Dubliners

Studies in Short Fiction, Summer, 1995 by Mark Osteen

A Painful Case

On first looking into the Illustrated Edition of Dubliners published by St. Martin's Press, one is enthralled by its detailed notes and numerous illustrations and visual aids. The book is indeed a feast for the eyes, providing, among many other treats, several maps of Dublin (the lack of which is a deficiency in all the other editions), one even listing the businesses operating during Joyce's era; contemporary advertisements (my favorite is the ad for an Irish-made "porous rainproof" coat, perhaps designed to allow umbrella makers to stay in business); notices for the Irish concert in which James A. Joyce sang "The Croppy Boy" (no doubt a trenchant rendition); photos of Dublin landmarks, Italian popes, English knights. Edited by Bernard McGinley and John Wyse Jackson, the edition provides a readable text on the recto of each page, with notes and photos on the verso and in the right-hand margin of the recto. But a closer study of this edition exposes it as a major disappointment. One problem is that the editors don't seem clear on their own aims. For example, they find it necessary to jab at the "academic James Joyce industry" (xiv) for making all of his works as obscure as the Wake. And yet their entire project bespeaks a scholar's interests and aims: "an increased knowledge of some of these details can only increase the reader's appreciation of the causes and effects of the collection" (xv: I'm not sure what the "causes" of a book would be, but never mind). This confusion about their editorial function is manifest everywhere in the edition.

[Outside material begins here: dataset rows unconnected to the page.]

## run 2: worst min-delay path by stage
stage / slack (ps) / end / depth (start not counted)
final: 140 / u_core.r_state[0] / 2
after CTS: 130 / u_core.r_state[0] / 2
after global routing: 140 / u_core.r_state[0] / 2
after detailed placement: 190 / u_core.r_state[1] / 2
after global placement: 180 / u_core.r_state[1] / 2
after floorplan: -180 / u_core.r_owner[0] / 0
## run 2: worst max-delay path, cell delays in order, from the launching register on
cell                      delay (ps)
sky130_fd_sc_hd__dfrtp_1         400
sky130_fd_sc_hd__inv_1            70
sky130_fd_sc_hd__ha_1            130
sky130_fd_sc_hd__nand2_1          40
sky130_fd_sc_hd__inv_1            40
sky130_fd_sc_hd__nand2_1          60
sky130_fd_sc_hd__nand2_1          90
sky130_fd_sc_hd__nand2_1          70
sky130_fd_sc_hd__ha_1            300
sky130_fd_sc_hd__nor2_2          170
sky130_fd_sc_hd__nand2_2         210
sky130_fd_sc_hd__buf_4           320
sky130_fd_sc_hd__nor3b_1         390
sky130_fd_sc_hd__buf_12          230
### config.mk
export PLATFORM = sky130hd
export DESIGN_NAME = mio_bus_fabric_flat
export DESIGN_NICKNAME = d
export VERILOG_FILES = /design/src/rtl/mio_bus_fabric_if.sv /design/src/rtl/mio_bus_fabric.sv /design/src/flat_wrapper.sv
export SDC_FILE = /design/constraint.sdc
export NUM_CORES = 1
export LEC_CHECK = 0
export CORE_AREA = 2 2 165 167
export DETAILED_ROUTE_END_ITERATION = 8
export DIE_AREA = 0 0 167 169
export HOLD_SLACK_MARGIN = 0.1
export PLACE_DENSITY = 0.66
export SYNTH_ARGS = -nofsm -noshare
export SYNTH_HDL_FRONTEND = slang
export SYNTH_SLANG_ARGS = --single-unit
### constraint.sdc
create_clock -name clk -period 2.85 [get_ports clk]
set_input_delay 0.57 -clock clk [delete_from_list [all_inputs] [get_ports clk]]
set_output_delay 0.57 -clock clk [all_outputs]
set_load 0.01 [all_outputs]
### src/rtl/mio_bus_fabric_if.sv
// CPU-side and slave-side bus bundle for the MIO fabric.
// The master modport is the fabric's view; slave is the surrounding CPU/slave view.
interface mio_bus_fabric_if #(
  parameter int N_SLAVES = 7,
  parameter int DATA_W   = 32,
  parameter int ADDR_W   = 32
);
  logic                         cpu_req;
  logic                         cpu_we;
  logic [ADDR_W-1:0]            cpu_addr;
  logic [DATA_W-1:0]            cpu_wdata;
  logic                         cpu_ready;
  logic                         cpu_err;
  logic [DATA_W-1:0]            cpu_rdata;
  logic [N_SLAVES-1:0]          s_sel;
  logic                         s_we;
  logic [ADDR_W-1:0]            s_addr;
  logic [DATA_W-1:0]            s_wdata;
  logic [N_SLAVES*DATA_W-1:0]   s_rdata;
  logic [N_SLAVES-1:0]          s_ack;

  modport master (
    input  cpu_req, cpu_we, cpu_addr, cpu_wdata, s_rdata, s_ack,
    output cpu_ready, cpu_err, cpu_rdata, s_sel, s_we, s_addr, s_wdata
  );

  modport slave (
    output cpu_req, cpu_we, cpu_addr, cpu_wdata, s_rdata, s_ack,
    input  cpu_ready, cpu_err, cpu_rdata, s_sel, s_we, s_addr, s_wdata
  );
endinterface

### src/rtl/mio_bus_fabric.sv
// Registered MIO decoder: decodes CPU accesses onto one-hot slave selects, holds the
// transaction until ack/timeout, and returns a one-cycle registered response.
module mio_bus_fabric #(
  parameter int                    N_SLAVES   = 7,
  parameter int                    DATA_W     = 32,
  parameter int                    ADDR_W     = 32,
  parameter int                    TAG_W      = 4,
  parameter logic [N_SLAVES*TAG_W-1:0] SLAVE_TAGS = 28'hFEDC210,
  parameter int                    TIMEOUT    = 15,
  parameter int                    TO_W       = 4
) (
  input  logic              clk,
  input  logic              rst_n,
  mio_bus_fabric_if.master  bus,
  output logic [15:0]       err_cnt
);
  typedef enum logic [1:0] {IDLE, ACCESS, RESP} state_t;

  state_t              state;
  logic [TO_W-1:0]     timer;
  logic [TAG_W-1:0]    tag;
  logic [N_SLAVES-1:0] match;
  logic [N_SLAVES-1:0] sel_nxt;
  logic                hit;
  logic                sel_ack;
  logic [DATA_W-1:0]   sel_rdata;

  assign tag = bus.cpu_addr[ADDR_W-1 -: TAG_W];

  for (genvar i = 0; i < N_SLAVES; i++) begin : g_match
    assign match[i] = (tag == SLAVE_TAGS[TAG_W*i +: TAG_W]);
  end

  assign hit = |match;

  // Walk downwards so the lowest matching index wins when tags alias.
  always_comb begin
    sel_nxt = '0;
    for (int i = N_SLAVES-1; i >= 0; i--)
      if (match[i]) sel_nxt = N_SLAVES'(1) << i;
  end

  // Only the selected slave's ack and data count; strays are masked off.
  assign sel_ack = |(bus.s_ack & bus.s_sel);

  always_comb begin
    sel_rdata = '0;
    for (int i = 0; i < N_SLAVES; i++)
      if (bus.s_sel[i]) sel_rdata = bus.s_rdata[DATA_W*i +: DATA_W];
  end

  always_ff @(posedge clk or negedge rst_n) begin
    if (!rst_n) begin
      state         <= IDLE;
      timer         <= '0;
      bus.s_sel     <= '0;
      bus.s_we      <= 1'b0;
      bus.s_addr    <= '0;
      bus.s_wdata   <= '0;
      bus.cpu_ready <= 1'b0;
      bus.cpu_err   <= 1'b0;
      bus.cpu_rdata <= '0;
      err_cnt       <= '0;
    end else begin
      case (state)
        IDLE: if (bus.cpu_req) begin
          bus.s_addr  <= bus.cpu_addr;
          bus.s_wdata <= bus.cpu_wdata;
          timer       <= '0;
          if (bus.cpu_addr[1:0] != 2'b00 || !hit) begin
            bus.cpu_ready <= 1'b1;
            bus.cpu_err   <= 1'b1;
            bus.cpu_rdata <= '0;
            state         <= RESP;
          end else begin
            bus.s_sel <= sel_nxt;
            bus.s_we  <= bus.cpu_we;
            state     <= ACCESS;
          end
        end
        ACCESS: begin
          if (sel_ack) begin
            bus.cpu_ready <= 1'b1;
            bus.cpu_err   <= 1'b0;
            bus.cpu_rdata <= bus.s_we ? '0 : sel_rdata;
            bus.s_sel     <= '0;
            bus.s_we      <= 1'b0;
            state         <= RESP;
          end else if (timer == TO_W'(TIMEOUT-1)) begin
            bus.cpu_ready <= 1'b1;
            bus.cpu_err   <= 1'b1;
            bus.cpu_rdata <= '0;
            bus.s_sel     <= '0;
            bus.s_we      <= 1'b0;
            state         <= RESP;
          end else begin
            timer <= timer + 1'b1;
          end
        end
        RESP: begin
          bus.cpu_ready <= 1'b0;
          bus.cpu_err   <= 1'b0;
          if (bus.cpu_err && err_cnt != 16'hFFFF) err_cnt <= err_cnt + 16'd1;
          state <= IDLE;
        end
        default: state <= IDLE;
      endcase
    end
  end
endmodule
### src/flat_wrapper.sv
// flat-port wrapper written by rule: the top's interface ports become plain ports
module mio_bus_fabric_flat 
#(
  parameter int                    N_SLAVES   = 7,
  parameter int                    DATA_W     = 32,
  parameter int                    ADDR_W     = 32,
  parameter int                    TAG_W      = 4,
  parameter logic [N_SLAVES*TAG_W-1:0] SLAVE_TAGS = 28'hFEDC210,
  parameter int                    TIMEOUT    = 15,
  parameter int                    TO_W       = 4
)
  (clk, rst_n, err_cnt, bus_cpu_req, bus_cpu_we, bus_cpu_addr, bus_cpu_wdata, bus_s_rdata, bus_s_ack, bus_cpu_ready, bus_cpu_err, bus_cpu_rdata, bus_s_sel, bus_s_we, bus_s_addr, bus_s_wdata);
  mio_bus_fabric_if #(.N_SLAVES(N_SLAVES), .DATA_W(DATA_W), .ADDR_W(ADDR_W)) bus_i ();
  input  logic clk;
  input  logic rst_n;
  output logic [15:0] err_cnt;
  input wire logic [$bits(bus_i.cpu_req)-1:0] bus_cpu_req;
  input wire logic [$bits(bus_i.cpu_we)-1:0] bus_cpu_we;
  input wire logic [$bits(bus_i.cpu_addr)-1:0] bus_cpu_addr;
  input wire logic [$bits(bus_i.cpu_wdata)-1:0] bus_cpu_wdata;
  input wire logic [$bits(bus_i.s_rdata)-1:0] bus_s_rdata;
  input wire logic [$bits(bus_i.s_ack)-1:0] bus_s_ack;
  output wire logic [$bits(bus_i.cpu_ready)-1:0] bus_cpu_ready;
  output wire logic [$bits(bus_i.cpu_err)-1:0] bus_cpu_err;
  output wire logic [$bits(bus_i.cpu_rdata)-1:0] bus_cpu_rdata;
  output wire logic [$bits(bus_i.s_sel)-1:0] bus_s_sel;
  output wire logic [$bits(bus_i.s_we)-1:0] bus_s_we;
  output wire logic [$bits(bus_i.s_addr)-1:0] bus_s_addr;
  output wire logic [$bits(bus_i.s_wdata)-1:0] bus_s_wdata;
  assign bus_i.cpu_req = bus_cpu_req;
  assign bus_i.cpu_we = bus_cpu_we;
  assign bus_i.cpu_addr = bus_cpu_addr;
  assign bus_i.cpu_wdata = bus_cpu_wdata;
  assign bus_i.s_rdata = bus_s_rdata;
  assign bus_i.s_ack = bus_s_ack;
  assign bus_cpu_ready = bus_i.cpu_ready;
  assign bus_cpu_err = bus_i.cpu_err;
  assign bus_cpu_rdata = bus_i.cpu_rdata;
  assign bus_s_sel = bus_i.s_sel;
  assign bus_s_we = bus_i.s_we;
  assign bus_s_addr = bus_i.s_addr;
  assign bus_s_wdata = bus_i.s_wdata;
  mio_bus_fabric #(.N_SLAVES(N_SLAVES), .DATA_W(DATA_W), .ADDR_W(ADDR_W), .TAG_W(TAG_W), .SLAVE_TAGS(SLAVE_TAGS), .TIMEOUT(TIMEOUT), .TO_W(TO_W)) u_core (.clk(clk), .rst_n(rst_n), .bus(bus_i), .err_cnt(err_cnt));
endmodule
==> results of run 1 <==
-- power by group through the flow --
stage | combinational (mW) | clock [mW] | sequential, mW
after global placement | 2.77 | 0 | 2.38
after CTS | 2.80 | 2.35 | 2.36
final | 2.76 | 2.27 | 2.36
after global routing | 3.03 | 2.42 | 2.40
after floorplan | 1.15 | 0 | 2.48
after detailed placement | 2.78 | 0 | 2.39
-- worst max path at each step --
stage / start / endpoint / slack (ns) / cells past startpoint
2_1_floorplan: bus_s_ack[0] / u_core.bus.cpu_rdata[22] / 0.93 / 6
3_3_place_gp: bus_s_ack[0] / u_core.bus.cpu_rdata[30] / 0.29 / 7
3_5_place_dp: bus_s_ack[0] / u_core.bus.cpu_rdata[15] / 0.27 / 7
4_1_cts: u_core.bus.s_sel[1] / bus_s_sel[1] / 0.48 / 2
5_1_grt: u_core.bus.s_sel[1] / bus_s_sel[1] / 0.45 / 2
6_report: u_core.bus.s_sel[1] / bus_s_sel[1] / 0.50 / 2
-- worst register-to-register path, cell delays in order (launching register included) --
cell                       delay (ns)
sky130_fd_sc_hd__dfrtp_1         0.50
sky130_fd_sc_hd__or2_2           0.65
sky130_fd_sc_hd__a221oi_1        0.40
sky130_fd_sc_hd__buf_4           0.20
sky130_fd_sc_hd__o31ai_1         0.07
sky130_fd_sc_hd__a32o_1          0.27
-- area by class of cell --
cell class	instances	area [um2]	share of cell area
Timing Repair Buffer	444	4436	0.3620
Multi-Input combinational cell	588	3425	0.2795
Sequential cell	128	3208	0.2618
Tap cell	341	426.7	0.03482
Clock buffer	17	425.4	0.03471
Clock inverter	15	186.4	0.01521
Inverter	36	135.1	0.01103
Antenna cell	5	12.51	0.001021
-- cells in the mapped netlist, drive strengths merged (4+ instances only) --
master and instances:
and3 6, nand2 239, a32o 35, inv 36, nand4 6, clkbuf 55
a21oi 67, nand2b 4, o2bb2ai 5, nor2b 33, buf 14, o31ai 32
a221oi 65, xnor2 13, nand3 7, o21ai 34, nor2 10, dfrtp 128
-- cell usage in the layout, fill, tap and decap left out, types with 3 or more instances in the layout --
cell,synthesis,layout
sky130_fd_sc_hd__clkdlybuf4s50_1,0,419
sky130_fd_sc_hd__nand2_1,239,239
sky130_fd_sc_hd__dfrtp_1,128,124
sky130_fd_sc_hd__a21oi_1,67,67
sky130_fd_sc_hd__a221oi_1,65,65
sky130_fd_sc_hd__inv_1,36,36
sky130_fd_sc_hd__o21ai_0,34,34
sky130_fd_sc_hd__nor2b_1,33,32
sky130_fd_sc_hd__o31ai_1,32,32
sky130_fd_sc_hd__a32o_1,28,28
sky130_fd_sc_hd__buf_4,0,20
sky130_fd_sc_hd__clkbuf_16,0,17
sky130_fd_sc_hd__xnor2_1,13,13
sky130_fd_sc_hd__nor2_1,9,9
sky130_fd_sc_hd__inv_8,0,8
sky130_fd_sc_hd__nand3_1,7,7
sky130_fd_sc_hd__a32o_2,7,7
sky130_fd_sc_hd__nand4_1,6,6
sky130_fd_sc_hd__diode_2,0,5
sky130_fd_sc_hd__and3_1,5,5
sky130_fd_sc_hd__o2bb2ai_1,5,5
sky130_fd_sc_hd__nand2b_1,4,4
sky130_fd_sc_hd__buf_12,0,4
sky130_fd_sc_hd__dfrtp_2,0,4
sky130_fd_sc_hd__nand3b_1,3,3
sky130_fd_sc_hd__a22oi_1,3,3
sky130_fd_sc_hd__mux2i_1,3,3
sky130_fd_sc_hd__xor2_1,3,3
sky130_fd_sc_hd__ha_1,3,3
-- cells by family after synthesis --
group / Yosys count
flops: 128
compound gates: 250
buf+inv: 105
simple gates: 315
xor+xnor: 16
fa+ha+maj: 3
mux: 4
$ cat config.mk
export PLATFORM = sky130hd
export DESIGN_NAME = design1_cdma_sim_core
export DESIGN_NICKNAME = d
export VERILOG_FILES = /design/src/rtl/design1_cdma_sim_core_pkg.sv /design/src/rtl/design1_cdma_sim_core_regfile.sv /design/src/rtl/design1_cdma_sim_core.sv
export SDC_FILE = /design/constraint.sdc
export NUM_CORES = 2
export LEC_CHECK = 0
export ABC_AREA = 1
export CAP_MARGIN = 10
export CELL_PAD_IN_SITES_DETAIL_PLACEMENT = 2
export CELL_PAD_IN_SITES_GLOBAL_PLACEMENT = 2
export CORE_AREA = 5 5 468 470
export DETAILED_ROUTE_END_ITERATION = 6
export DIE_AREA = 0 0 473 475
export PLACE_DENSITY = 0.64
export SYNTH_ARGS = -nofsm -noshare
export SYNTH_HDL_FRONTEND = slang
export SYNTH_SLANG_ARGS = --single-unit
$ cat constraint.sdc
create_clock -name pl0_ref_clk -period 38 [get_ports pl0_ref_clk]
set_clock_uncertainty 0.2 [all_clocks]
set_input_delay 5.7 -clock pl0_ref_clk [delete_from_list [all_inputs] [get_ports pl0_ref_clk]]
set_output_delay 5.7 -clock pl0_ref_clk [all_outputs]
set_load 0.02 [all_outputs]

Perhaps the most flagrant examples occur in the textual editing: the editors fall victim to what Laurie Teal calls "random eclecticism" (188), alternating between following the first edition and the late Maunsel proofs, sometimes within a single story. What is worse, they are either confused or disingenuous about the textual history. For example, one of the late-stage Maunsel changes (reinstated by Scholes) to "Counterparts" turned "funds were getting low" into "running low." McGinley and Jackson (properly) accept the late Maunsel reading, noting that the line was "originally `getting low'" (83). Since the first edition's version derives from an earlier stage of the Maunsel printing, it is indeed previous (if not exactly "original"). But on the next page they retain the first edition's "stupid familiarity" over the late Maunsel reading "loutish familiarity," commenting that "previously Joyce had `loutish familiarity.'" Now they pretend that the late Maunsel version precedes that of the first edition, apparently adjusting the chronology as it suits their editorial preferences. This simply won't do. The same misrepresentation or confusion occurs in "The Dead," when they choose the late Maunsel proofs' "words" (for Gabriel's altercation with Molly Ivors) over the first edition's "row" (171), but a few pages later select the first edition's "fooling at the piano" over the Maunsel's "strumming" (184). In the first case, they claim "row" to be "previous," but in the latter case they call "strumming" "original." McGinley and Jackson have founded a whole new method of textual editing -- let's call it the Humpty-Dumpty school -- in which a word (such as "originally" or "previous") means "precisely what [they] choose it to mean -- neither more nor less" (Carroll 269). But unlike Mr. Dumpty, they don't even pay the word for its extra work.